Sydney: The operators of Australia's Adelaide Oval have blamed a misunderstanding after a box office staff member claimed she was ordered not to sell Aboriginal people tickets to an Australian Rules game.

The woman told broadcaster ABC that a supervisor "turned around and told everyone in the box office we'd been told not to sell tickets to any more Aboriginal people".

"I felt sick to my stomach," added the unnamed employee of McArthur Recruitment, who provide staff to operate the stadium's box offices.

The allegation sparked an online backlash, with the sport blighted by racism in recent years.

Adelaide Oval on Saturday apologised to "anyone who has been negatively affected", but general manager of operations Darren Chandler said it had been a misunderstanding.

He said during the lead-up to a match between Adelaide and Geelong in July last year, police and security became concerned about a "highly intoxicated" group of people trying to gain entry who were "behaving in an aggressive way".

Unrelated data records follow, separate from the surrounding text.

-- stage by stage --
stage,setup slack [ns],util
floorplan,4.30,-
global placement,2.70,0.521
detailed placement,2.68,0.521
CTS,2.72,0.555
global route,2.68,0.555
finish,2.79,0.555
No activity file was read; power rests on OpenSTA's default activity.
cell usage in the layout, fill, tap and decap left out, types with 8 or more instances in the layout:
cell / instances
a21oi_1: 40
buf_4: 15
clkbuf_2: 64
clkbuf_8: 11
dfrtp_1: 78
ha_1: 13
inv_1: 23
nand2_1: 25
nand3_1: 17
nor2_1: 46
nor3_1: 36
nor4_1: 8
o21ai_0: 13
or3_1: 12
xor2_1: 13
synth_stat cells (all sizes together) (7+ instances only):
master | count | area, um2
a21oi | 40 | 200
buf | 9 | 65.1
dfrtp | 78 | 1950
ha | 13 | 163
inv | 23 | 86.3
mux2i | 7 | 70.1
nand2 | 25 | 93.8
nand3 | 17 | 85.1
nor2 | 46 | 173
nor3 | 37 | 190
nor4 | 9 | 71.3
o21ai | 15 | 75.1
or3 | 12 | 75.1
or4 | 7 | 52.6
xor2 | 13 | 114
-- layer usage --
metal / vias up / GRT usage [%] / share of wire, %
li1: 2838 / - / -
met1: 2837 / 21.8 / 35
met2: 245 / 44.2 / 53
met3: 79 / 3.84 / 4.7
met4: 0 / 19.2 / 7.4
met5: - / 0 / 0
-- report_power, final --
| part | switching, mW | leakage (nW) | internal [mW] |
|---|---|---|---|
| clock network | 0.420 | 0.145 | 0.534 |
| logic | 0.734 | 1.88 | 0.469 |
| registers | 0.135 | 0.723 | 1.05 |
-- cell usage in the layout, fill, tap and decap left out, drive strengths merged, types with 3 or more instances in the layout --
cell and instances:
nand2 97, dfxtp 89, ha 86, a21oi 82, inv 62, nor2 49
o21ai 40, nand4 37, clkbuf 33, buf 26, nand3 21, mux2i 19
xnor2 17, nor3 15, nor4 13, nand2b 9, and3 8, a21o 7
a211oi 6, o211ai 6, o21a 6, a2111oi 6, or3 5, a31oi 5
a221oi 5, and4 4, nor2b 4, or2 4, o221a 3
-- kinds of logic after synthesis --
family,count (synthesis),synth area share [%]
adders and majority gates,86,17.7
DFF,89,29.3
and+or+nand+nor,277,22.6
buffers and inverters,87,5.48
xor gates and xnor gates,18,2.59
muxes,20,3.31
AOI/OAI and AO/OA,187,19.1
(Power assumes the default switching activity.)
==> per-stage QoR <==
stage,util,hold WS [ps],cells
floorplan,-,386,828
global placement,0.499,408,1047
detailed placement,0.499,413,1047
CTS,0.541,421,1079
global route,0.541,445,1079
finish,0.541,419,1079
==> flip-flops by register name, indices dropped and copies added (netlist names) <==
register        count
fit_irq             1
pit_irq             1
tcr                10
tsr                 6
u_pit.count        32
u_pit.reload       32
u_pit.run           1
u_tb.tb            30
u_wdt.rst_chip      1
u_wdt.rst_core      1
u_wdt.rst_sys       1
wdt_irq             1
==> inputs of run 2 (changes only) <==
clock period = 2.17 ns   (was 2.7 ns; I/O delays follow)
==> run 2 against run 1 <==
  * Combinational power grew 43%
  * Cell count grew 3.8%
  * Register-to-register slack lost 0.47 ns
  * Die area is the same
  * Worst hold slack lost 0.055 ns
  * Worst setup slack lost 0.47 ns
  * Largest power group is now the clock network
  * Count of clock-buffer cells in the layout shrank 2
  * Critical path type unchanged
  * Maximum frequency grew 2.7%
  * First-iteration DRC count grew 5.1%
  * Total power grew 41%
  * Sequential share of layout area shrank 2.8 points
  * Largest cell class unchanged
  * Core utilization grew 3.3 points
## src/rtl/pwg_pkg.sv

```systemverilog
package pwg_pkg;
    typedef enum logic [1:0] {
        ST_POR   = 2'd0,
        ST_READY = 2'd1,
        ST_PDOWN = 2'd2,
        ST_STAB  = 2'd3
    } pwg_state_e;

    typedef struct packed {
        pwg_state_e state;
        logic       analog_off;
        logic       irq;
        logic       pulse;
    } pwg_regs_t;
endpackage

```

## src/rtl/pwg_edge_detect.sv

```systemverilog
module pwg_edge_detect (
    input  logic clk,
    input  logic rst_n,
    input  logic level_i,
    output logic rise_o
);
    logic prev_d, prev_q;

    always_comb begin
        prev_d = level_i;
        rise_o = level_i & ~prev_q;
    end

    always_ff @(posedge clk or negedge rst_n) begin
        if (!rst_n) prev_q <= 1'b0;
        else        prev_q <= prev_d;
    end
endmodule

```

## src/rtl/pwg_stab_timer.sv

```systemverilog
module pwg_stab_timer #(
    parameter int STAB_TICKS = 10
) (
    input  logic clk,
    input  logic rst_n,
    input  logic clear_i,
    input  logic run_i,
    input  logic tick_i,
    output logic done_o
);
    localparam int CW = $clog2(STAB_TICKS + 1);
    localparam logic [CW-1:0] LAST = CW'(STAB_TICKS - 1);

    logic [CW-1:0] cnt_d, cnt_q;

    always_comb begin
        done_o = run_i && tick_i && (cnt_q == LAST);
        cnt_d  = cnt_q;
        if (clear_i)           cnt_d = '0;
        else if (done_o)       cnt_d = '0;
        else if (run_i && tick_i) cnt_d = cnt_q + 1'b1;
    end

    always_ff @(posedge clk or negedge rst_n) begin
        if (!rst_n) cnt_q <= '0;
        else        cnt_q <= cnt_d;
    end

    // the count never passes the last tick value
    p_cnt_bound_r10: assert property (@(posedge clk) disable iff (!rst_n)
        cnt_q <= LAST);
endmodule

```

## src/rtl/pwrdn_wake_gate.sv

```systemverilog
module pwrdn_wake_gate #(
    parameter int STAB_TICKS = 10
) (
    input  logic clk,
    input  logic rst_n,
    input  logic tick_i,
    input  logic pd_req_i,
    input  logic card_present_i,
    input  logic start_bit_i,
    input  logic session_active_i,
    output logic analog_off_o,
    output logic irq_o,
    output logic start_pulse_o
);
    import pwg_pkg::*;

    pwg_regs_t r_d, r_q;
    logic      start_rise;
    logic      wait_done;
    logic      go_pd;
    logic      tmr_clear, tmr_run;

    pwg_edge_detect i_edge (
        .clk     (clk),
        .rst_n   (rst_n),
        .level_i (start_bit_i),
        .rise_o  (start_rise)
    );

    pwg_stab_timer #(.STAB_TICKS(STAB_TICKS)) i_timer (
        .clk     (clk),
        .rst_n   (rst_n),
        .clear_i (tmr_clear),
        .run_i   (tmr_run),
        .tick_i  (tick_i),
        .done_o  (wait_done)
    );

    always_comb begin
        go_pd     = pd_req_i && !session_active_i;
        tmr_clear = (r_q.state == ST_PDOWN) || (r_q.state == ST_READY);
        tmr_run   = (r_q.state == ST_POR) || (r_q.state == ST_STAB);

        r_d = r_q;
        unique case (r_q.state)
            ST_POR, ST_STAB: begin
                if (go_pd)          r_d.state = ST_PDOWN;
                else if (wait_done) r_d.state = ST_READY;
            end
            ST_READY: begin
                if (go_pd) r_d.state = ST_PDOWN;
            end
            ST_PDOWN: begin
                if (!pd_req_i) r_d.state = ST_STAB;
            end
            default: r_d.state = ST_POR;
        endcase

        r_d.pulse      = (r_q.state == ST_READY) && start_rise && !go_pd;
        r_d.analog_off = (r_d.state == ST_PDOWN);
        unique case (r_d.state)
            ST_READY: r_d.irq = 1'b1;
            ST_PDOWN: r_d.irq = card_present_i;
            default:  r_d.irq = 1'b0;
        endcase
    end

    always_ff @(posedge clk or negedge rst_n) begin
        if (!rst_n) begin
            r_q.state      <= ST_POR;
            r_q.analog_off <= 1'b0;
            r_q.irq        <= 1'b0;
            r_q.pulse      <= 1'b0;
        end else begin
            r_q <= r_d;
        end
    end

    assign analog_off_o  = r_q.analog_off;
    assign irq_o         = r_q.irq;
    assign start_pulse_o = r_q.pulse;

    // interrupt held low during the reset wait
    p_por_irq_low_r1: assert property (@(posedge clk) disable iff (!rst_n)
        (r_q.state == ST_POR) |-> !irq_o);
    // honoured request turns analog off next cycle
    p_pd_honored_r2: assert property (@(posedge clk) disable iff (!rst_n)
        (pd_req_i && !session_active_i) |=> analog_off_o);
    // an active session keeps the analog section on
    p_session_guard_r3: assert property (@(posedge clk) disable iff (!rst_n)
        (session_active_i && !analog_off_o) |=> !analog_off_o);
    // the start pulse is one cycle wide
    p_pulse_single_r6: assert property (@(posedge clk) disable iff (!rst_n)
        start_pulse_o |=> !start_pulse_o);
    // no start pulse while powered down
    p_no_pulse_off_r7: assert property (@(posedge clk) disable iff (!rst_n)
        start_pulse_o |-> !analog_off_o);
    // leaving power-down enters the window with interrupt low
    p_stab_irq_low_r8: assert property (@(posedge clk) disable iff (!rst_n)
        $fell(analog_off_o) |-> !irq_o);
    // without a tick the window does not end
    p_tick_gate_r10: assert property (@(posedge clk) disable iff (!rst_n)
        (r_q.state == ST_STAB && !tick_i && !pd_req_i) |=> (r_q.state == ST_STAB));
endmodule

```
`src/rtl/sram_wr_pkg.sv`:
```
package sram_wr_pkg;

  // minimum times in ns for one speed grade
  typedef struct packed {
    int unsigned cyc;
    int unsigned pulse;
    int unsigned addr_end;
    int unsigned sel_end;
    int unsigned dsetup;
    int unsigned hiz;
  } sram_tim_t;

  function automatic sram_tim_t grade_tim(input int unsigned grade);
    sram_tim_t t;
    if (grade == 0) begin
      t.cyc = 85;  t.pulse = 55; t.addr_end = 75;
      t.sel_end = 75; t.dsetup = 40; t.hiz = 30;
    end else begin
      t.cyc = 100; t.pulse = 60; t.addr_end = 80;
      t.sel_end = 80; t.dsetup = 40; t.hiz = 35;
    end
    return t;
  endfunction

  function automatic int unsigned ns_to_cyc(input int unsigned ns, input int unsigned per);
    return (ns + per - 1) / per;
  endfunction

  function automatic int unsigned umax(input int unsigned a, input int unsigned b);
    return (a > b) ? a : b;
  endfunction

endpackage

```
`src/rtl/sram_wr_timer.sv`:
```
module sram_wr_timer #(
  parameter int unsigned CNT_W = 4
) (
  input  logic             clk_i,
  input  logic             rst_ni,
  input  logic             clr_i,
  input  logic             en_i,
  output logic [CNT_W-1:0] cnt_o,
  output logic [CNT_W-1:0] nxt_o
);

  logic [CNT_W-1:0] cnt_q;

  always_comb begin
    if (clr_i)     nxt_o = '0;
    else if (en_i) nxt_o = cnt_q + 1'b1;
    else           nxt_o = cnt_q;
  end

  always_ff @(posedge clk_i or negedge rst_ni) begin
    if (!rst_ni) cnt_q <= '0;
    else         cnt_q <= nxt_o;
  end

  assign cnt_o = cnt_q;

endmodule

```
`src/rtl/sram_wr_ctrl.sv`:
```
module sram_wr_ctrl #(
  parameter int unsigned PULSE   = 10,
  parameter int unsigned HZ_WAIT = 4,
  parameter int unsigned CYCLE   = 11,
  parameter int unsigned CNT_W   = 4
) (
  input  logic             clk_i,
  input  logic             rst_ni,
  input  logic             req_i,
  input  logic [CNT_W-1:0] cnt_i,
  input  logic [CNT_W-1:0] nxt_i,
  output logic             accept_o,
  output logic             busy_o,
  output logic             tmr_clr_o,
  output logic             tmr_en_o,
  output logic             strobe_o,
  output logic             dq_oe_o,
  output logic             ack_o
);

  localparam logic [CNT_W-1:0] PULSE_V = CNT_W'(PULSE);
  localparam logic [CNT_W-1:0] HZ_V    = CNT_W'(HZ_WAIT);
  localparam logic [CNT_W-1:0] LAST_V  = CNT_W'(CYCLE - 1);

  logic busy_q, strobe_q, dq_oe_q, ack_q;
  logic accept, last, busy_d, in_pulse, after_hz;

  assign accept    = req_i && !busy_q;
  assign last      = busy_q && (cnt_i == LAST_V);
  assign busy_d    = accept || (busy_q && !last);
  assign in_pulse  = nxt_i < PULSE_V;

  // data drive wait: absent when the output enable is held high
  if (HZ_WAIT == 0) begin : g_no_hz
    assign after_hz = 1'b1;
  end else begin : g_hz
    assign after_hz = nxt_i >= HZ_V;
  end

  always_ff @(posedge clk_i or negedge rst_ni) begin
    if (!rst_ni) begin
      busy_q   <= 1'b0;
      strobe_q <= 1'b0;
      dq_oe_q  <= 1'b0;
      ack_q    <= 1'b0;
    end else begin
      busy_q   <= busy_d;
      strobe_q <= busy_d && in_pulse;
      dq_oe_q  <= busy_d && in_pulse && after_hz;
      ack_q    <= last;
    end
  end

  assign accept_o  = accept;
  assign busy_o    = busy_q;
  assign tmr_clr_o = accept;
  assign tmr_en_o  = busy_q;
  assign strobe_o  = strobe_q;
  assign dq_oe_o   = dq_oe_q;
  assign ack_o     = ack_q;

  // cycles the strobe has been high, for the checks below
  logic [CNT_W-1:0] lo_cnt;
  always_ff @(posedge clk_i or negedge rst_ni) begin
    if (!rst_ni)       lo_cnt <= '0;
    else if (strobe_q) lo_cnt <= lo_cnt + 1'b1;
    else               lo_cnt <= '0;
  end

  a_r3_pulse_len: assert property (@(posedge clk_i) disable iff (!rst_ni)
    $fell(strobe_q) |-> lo_cnt == PULSE_V);

  a_r4_hz_wait: assert property (@(posedge clk_i) disable iff (!rst_ni)
    $rose(dq_oe_q) |-> lo_cnt == HZ_V);

  a_r5_release: assert property (@(posedge clk_i) disable iff (!rst_ni)
    $fell(strobe_q) |-> !dq_oe_q);

  a_r5_dq_in_window: assert property (@(posedge clk_i) disable iff (!rst_ni)
    dq_oe_q |-> strobe_q);

  a_r6_ack_single: assert property (@(posedge clk_i) disable iff (!rst_ni)
    ack_q |=> !ack_q);

  a_r6_ack_idle: assert property (@(posedge clk_i) disable iff (!rst_ni)
    ack_q |-> !busy_q && !strobe_q);

  a_r8_start_from_idle: assert property (@(posedge clk_i) disable iff (!rst_ni)
    $rose(strobe_q) |-> $past(!busy_q));

endmodule

```
`src/rtl/sram_wr_seq.sv`:
```
module sram_wr_seq
  import sram_wr_pkg::*;
#(
  parameter int unsigned CLK_PERIOD_NS = 8,
  parameter int unsigned SPEED_GRADE   = 0,
  parameter bit          OE_TIED_LOW   = 1'b1,
  parameter int unsigned ADDR_W        = 18,
  parameter int unsigned DATA_W        = 16
) (
  input  logic              clk_i,
  input  logic              rst_ni,
  input  logic              req_i,
  input  logic [ADDR_W-1:0] addr_i,
  input  logic [DATA_W-1:0] data_i,
  output logic              ack_o,
  output logic [ADDR_W-1:0] sram_addr_o,
  output logic [DATA_W-1:0] sram_dq_o,
  output logic              sram_dq_oe_o,
  output logic              sram_cs1_n_o,
  output logic              sram_cs2_o,
  output logic              sram_we_n_o,
  output logic              sram_oe_n_o
);

  localparam sram_tim_t   TIM     = grade_tim(SPEED_GRADE);
  localparam int unsigned WC_C    = ns_to_cyc(TIM.cyc, CLK_PERIOD_NS);
  localparam int unsigned WP_C    = ns_to_cyc(TIM.pulse, CLK_PERIOD_NS);
  localparam int unsigned AW_C    = ns_to_cyc(TIM.addr_end, CLK_PERIOD_NS);
  localparam int unsigned CW_C    = ns_to_cyc(TIM.sel_end, CLK_PERIOD_NS);
  localparam int unsigned DW_C    = ns_to_cyc(TIM.dsetup, CLK_PERIOD_NS);
  localparam int unsigned HZ_C    = ns_to_cyc(TIM.hiz, CLK_PERIOD_NS);
  localparam int unsigned HZ_WAIT = OE_TIED_LOW ? HZ_C : 0;
  localparam int unsigned PULSE   = umax(umax(WP_C, AW_C), umax(CW_C, HZ_WAIT + DW_C));
  localparam int unsigned CYCLE   = umax(WC_C, PULSE);
  localparam int unsigned CNT_W   = $clog2(CYCLE + 1);

  logic [CNT_W-1:0] cnt, nxt;
  logic tmr_clr, tmr_en, accept, busy, strobe, dq_oe;
  logic [ADDR_W-1:0] addr_q;
  logic [DATA_W-1:0] data_q;

  sram_wr_timer #(.CNT_W(CNT_W)) u_timer (
    .clk_i  (clk_i),
    .rst_ni (rst_ni),
    .clr_i  (tmr_clr),
    .en_i   (tmr_en),
    .cnt_o  (cnt),
    .nxt_o  (nxt)
  );

  sram_wr_ctrl #(
    .PULSE   (PULSE),
    .HZ_WAIT (HZ_WAIT),
    .CYCLE   (CYCLE),
    .CNT_W   (CNT_W)
  ) u_ctrl (
    .clk_i     (clk_i),
    .rst_ni    (rst_ni),
    .req_i     (req_i),
    .cnt_i     (cnt),
    .nxt_i     (nxt),
    .accept_o  (accept),
    .busy_o    (busy),
    .tmr_clr_o (tmr_clr),
    .tmr_en_o  (tmr_en),
    .strobe_o  (strobe),
    .dq_oe_o   (dq_oe),
    .ack_o     (ack_o)
  );

  always_ff @(posedge clk_i or negedge rst_ni) begin
    if (!rst_ni) begin
      addr_q <= '0;
      data_q <= '0;
    end else if (accept) begin
      addr_q <= addr_i;
      data_q <= data_i;
    end
  end

  // one register drives all three strobes: start and end share an edge
  assign sram_addr_o  = addr_q;
  assign sram_dq_o    = data_q;
  assign sram_dq_oe_o = dq_oe;
  assign sram_cs1_n_o = ~strobe;
  assign sram_cs2_o   = strobe;
  assign sram_we_n_o  = ~strobe;
  assign sram_oe_n_o  = ~OE_TIED_LOW;

  a_r2_start_addr: assert property (@(posedge clk_i) disable iff (!rst_ni)
    $rose(strobe) |-> sram_addr_o == $past(addr_i));

  a_r7_addr_hold: assert property (@(posedge clk_i) disable iff (!rst_ni)
    busy && $past(busy) |-> $stable(sram_addr_o) && $stable(sram_dq_o));

endmodule

```
## config.mk

```make
export PLATFORM = sky130hd
export DESIGN_NAME = smbr_slave
export DESIGN_NICKNAME = d
export VERILOG_FILES = /design/src/rtl/smbr_pkg.sv /design/src/rtl/smbr_line_sync.sv /design/src/rtl/smbr_regbank.sv /design/src/rtl/smbr_slave.sv
export SDC_FILE = /design/constraint.sdc
export NUM_CORES = 1
export LEC_CHECK = 0
export ABC_AREA = 1
export BUFFER_PORTS_ARGS = -buffer_cell sky130_fd_sc_hd__buf_2
export CAP_MARGIN = 40
export CORE_MARGIN = 2
export CORE_UTILIZATION = 40
export DETAILED_ROUTE_END_ITERATION = 8
export PLACE_DENSITY_LB_ADDON = 0.1
export SETUP_SLACK_MARGIN = 0.2
export SYNTH_ARGS = -nofsm -noshare
export SYNTH_HDL_FRONTEND = slang
export SYNTH_SLANG_ARGS = --single-unit
```

## constraint.sdc

```tcl
create_clock -name clk -period 2.6 [get_ports clk]
set_input_delay 0.13 -clock clk [delete_from_list [all_inputs] [get_ports clk]]
set_output_delay 0.13 -clock clk [all_outputs]
set_load 0.01 [all_outputs]
```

A directive to refuse them tickets was misinterpreted to not allow Aboriginal people in.

"Our staff work incredibly hard to make sure everyone feels welcome at Adelaide Oval and entry is only ever denied when someone is judged to be in breach of our conditions of entry," Chandler said in a statement.

"Therefore, it is extremely disappointing that a supervisor in the ticketing office misinterpreted a message from police and didn't follow established protocols that would have clarified the situation.

"We are unequivocal in our stance that everyone is welcome at Adelaide Oval and we condemn discrimination in any form," he added.

Australian Rules is the country's biggest spectator sport, but has been marred by racism scandals in the past.

Only last week West Coast Eagles forward Liam Ryan was called a "monkey" on social media, with the troll tracked down and suspended by Richmond, the club he supports, for two years.

In 2017, a fan accused of racially abusing indigenous player Eddie Betts was banned. The same player also had a banana thrown at him.

Adam Goodes, one of Australia's most high-profile indigenous sportsmen, retired from Aussie Rules in 2015 after he was subject to repeated booing.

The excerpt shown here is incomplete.